Help with finding a transfer function

[7emeraldempre]

Homework Statement

---Resistor1=47K ohm----------------------------------------------
| | |
+ | | |
V1 capacitor1= .1micro farad | | +
- | c2=.002 micro Farad Load Resistor = 100K
| | | - R2= 1K | |
| | |
-----------------------------------------------------------------------


Add another resistance, R3 to the circuit so that the high-frequency magnitude asymptote
is flat instead of a ¡20dB=decade. Find the minimum values of R1 and R2 so that the
phase lag between V2 and V1 at any frequency does not exceed 50±. Write the new analytic
transfer function, H(s) = V2=V1, sketch the magnitude and phase of H(s) and label the
salient features.

I think if I add a resistor in series with c2 I will put the magnitude flat.


I figured an equation for this circuit (without the extra resistor) and the actual circuit is in the attachment. I could not copy and paste it into the window so I just put it into the attachment. I know that I am suppossed to be able to change the transfer funtion into a simplier form to get the poles and zeos but I get stumped there. I ask my professor but he said "that is what grading is for" and laughed. He's the type that gives students impossible problems and is amazed that we cannot do them right way. I like him and everything, just I do not flourish under his teaching style, other than that he is a good teacer.

I know this is an algebra problem but it would really help me out to see math and not just and answer.

 

[7emeraldempre]

Sorry, i did not know the circuit was going to come out that way, but what it is supposed to look like is in the attachment.

 

[The Electrician]

It looks like you got the rather complicated expression for the transfer function correct, but you made a mistake somewhere when you tried to simplify it.

See the first attached image showing the correct simplified expression, and also the expression for the case where an additional resistor, R3, is in series with C2.

The second image shows the log magnitude and phase of the transfer function. I've got a value of R3=1000 there, but it's not used in this plot.

The third image shows the same for the case of R3=30 ohms in series with C2.

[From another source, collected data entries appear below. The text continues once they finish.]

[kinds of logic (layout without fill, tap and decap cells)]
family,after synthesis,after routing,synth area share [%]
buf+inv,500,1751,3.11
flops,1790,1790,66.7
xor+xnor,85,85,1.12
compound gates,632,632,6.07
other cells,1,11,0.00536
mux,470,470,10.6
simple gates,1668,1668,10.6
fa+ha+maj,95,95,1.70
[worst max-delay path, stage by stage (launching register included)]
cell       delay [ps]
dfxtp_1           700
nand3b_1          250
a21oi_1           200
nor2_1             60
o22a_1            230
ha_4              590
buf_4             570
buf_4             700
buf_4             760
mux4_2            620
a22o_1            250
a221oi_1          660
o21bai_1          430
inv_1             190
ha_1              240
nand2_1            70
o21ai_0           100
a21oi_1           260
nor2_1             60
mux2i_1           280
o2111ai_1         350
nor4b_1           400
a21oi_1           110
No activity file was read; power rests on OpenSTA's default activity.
File: src/hw/irx_enc.sv
// return-to-zero pulse encoder driven by the sixteen-times baud tick
module irx_enc (
	// clock and reset
	input wire logic aclk,
	input wire logic aresetn,
	// control
	input wire logic enable,
	input wire logic baud_tick,
	// serial in, pulse out
	input wire logic uart_txd,
	output logic ir_pulse_out
);
	import irx_pkg::*;

	typedef struct packed {
		logic [3:0] phase;
		logic bit_val;
		logic out;
	} irx_enc_s;

	irx_enc_s s;
	irx_enc_s next_s;

	// a change of the serial line restarts the phase, so bit cells follow the uart
	always_comb begin
		next_s = s;
		if (!enable) begin
			next_s.phase = '0;
			next_s.bit_val = 1'b1;
			next_s.out = 1'b0; // [RULE20]
		end else begin
			if (baud_tick) begin
				if (uart_txd != s.bit_val) begin
					next_s.phase = '0;
					next_s.bit_val = uart_txd;
				end else begin
					next_s.phase = s.phase + 4'h1; // wraps after sixteen ticks [RULE5]
				end
			end
			// ones stay low, zeros pulse high in phases 7..9 [RULE6] [RULE7] [RULE1]
			next_s.out = !s.bit_val && (s.phase >= PULSE_FIRST) && (s.phase <= PULSE_LAST);
		end
	end

	always_ff @(posedge aclk) begin
		if (!aresetn) begin
			s <= '{phase: 4'h0, bit_val: 1'b1, out: 1'b0};
		end else begin
			s <= next_s;
		end
	end

	assign ir_pulse_out = s.out;
endmodule
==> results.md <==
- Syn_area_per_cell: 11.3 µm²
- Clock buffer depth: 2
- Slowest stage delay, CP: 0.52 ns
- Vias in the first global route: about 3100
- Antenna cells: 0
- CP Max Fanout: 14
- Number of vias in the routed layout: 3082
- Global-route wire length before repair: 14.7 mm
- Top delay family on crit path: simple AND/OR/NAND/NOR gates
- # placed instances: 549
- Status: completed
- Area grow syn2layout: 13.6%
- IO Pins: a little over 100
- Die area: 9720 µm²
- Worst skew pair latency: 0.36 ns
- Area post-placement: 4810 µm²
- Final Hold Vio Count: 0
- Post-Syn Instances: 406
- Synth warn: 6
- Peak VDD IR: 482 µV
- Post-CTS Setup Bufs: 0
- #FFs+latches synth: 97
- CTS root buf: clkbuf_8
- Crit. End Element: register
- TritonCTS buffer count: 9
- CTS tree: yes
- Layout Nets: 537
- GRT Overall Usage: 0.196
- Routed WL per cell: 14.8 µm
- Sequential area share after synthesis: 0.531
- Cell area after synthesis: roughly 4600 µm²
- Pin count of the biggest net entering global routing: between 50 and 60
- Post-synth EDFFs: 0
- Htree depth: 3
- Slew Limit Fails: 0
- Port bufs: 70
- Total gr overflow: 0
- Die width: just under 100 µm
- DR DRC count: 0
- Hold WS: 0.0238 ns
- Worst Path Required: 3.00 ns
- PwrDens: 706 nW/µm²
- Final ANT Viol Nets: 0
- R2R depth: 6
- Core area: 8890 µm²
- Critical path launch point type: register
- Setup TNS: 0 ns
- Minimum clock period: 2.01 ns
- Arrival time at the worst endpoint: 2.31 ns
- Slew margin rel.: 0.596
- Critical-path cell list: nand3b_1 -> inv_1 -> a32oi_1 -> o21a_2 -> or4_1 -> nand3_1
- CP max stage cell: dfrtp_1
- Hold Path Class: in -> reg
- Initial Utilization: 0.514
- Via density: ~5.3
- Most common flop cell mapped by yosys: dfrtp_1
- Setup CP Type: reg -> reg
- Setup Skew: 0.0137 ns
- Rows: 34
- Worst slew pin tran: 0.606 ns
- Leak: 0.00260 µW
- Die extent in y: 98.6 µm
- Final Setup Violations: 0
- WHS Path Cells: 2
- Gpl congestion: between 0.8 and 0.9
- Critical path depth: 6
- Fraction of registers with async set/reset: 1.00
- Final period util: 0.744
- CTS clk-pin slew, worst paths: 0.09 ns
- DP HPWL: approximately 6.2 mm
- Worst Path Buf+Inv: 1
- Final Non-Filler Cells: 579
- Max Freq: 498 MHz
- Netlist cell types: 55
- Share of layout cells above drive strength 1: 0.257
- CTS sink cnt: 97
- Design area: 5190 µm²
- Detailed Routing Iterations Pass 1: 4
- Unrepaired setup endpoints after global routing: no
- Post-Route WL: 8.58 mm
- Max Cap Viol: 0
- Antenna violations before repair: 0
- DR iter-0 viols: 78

The transfer function denominator only involves the variable s to the second power, so you can use the quadratic formula to determine the poles of the denominator, which are the zeros of the transfer function. The poles of the numerator are obvious by inspection. Knowing the poles and zeros, you can plot the asymptotic response (the Bode plot).

I don't understand the bit about the phase lag limits being 50+-, since the phase shift only goes negative. I suppose one way to get the values of R1 and R2 for some specified phase shift would be to manually tweak the values and repeatedly plot phase shift.

But, if your instructor wants precise values, you're going to have to differentiate the expression for phase shift, find the two frequencies of maximum negative phase shift and using those expressions, set them both equal to 50 degrees (or whatever your instructor wants), and solve for R1 and R2.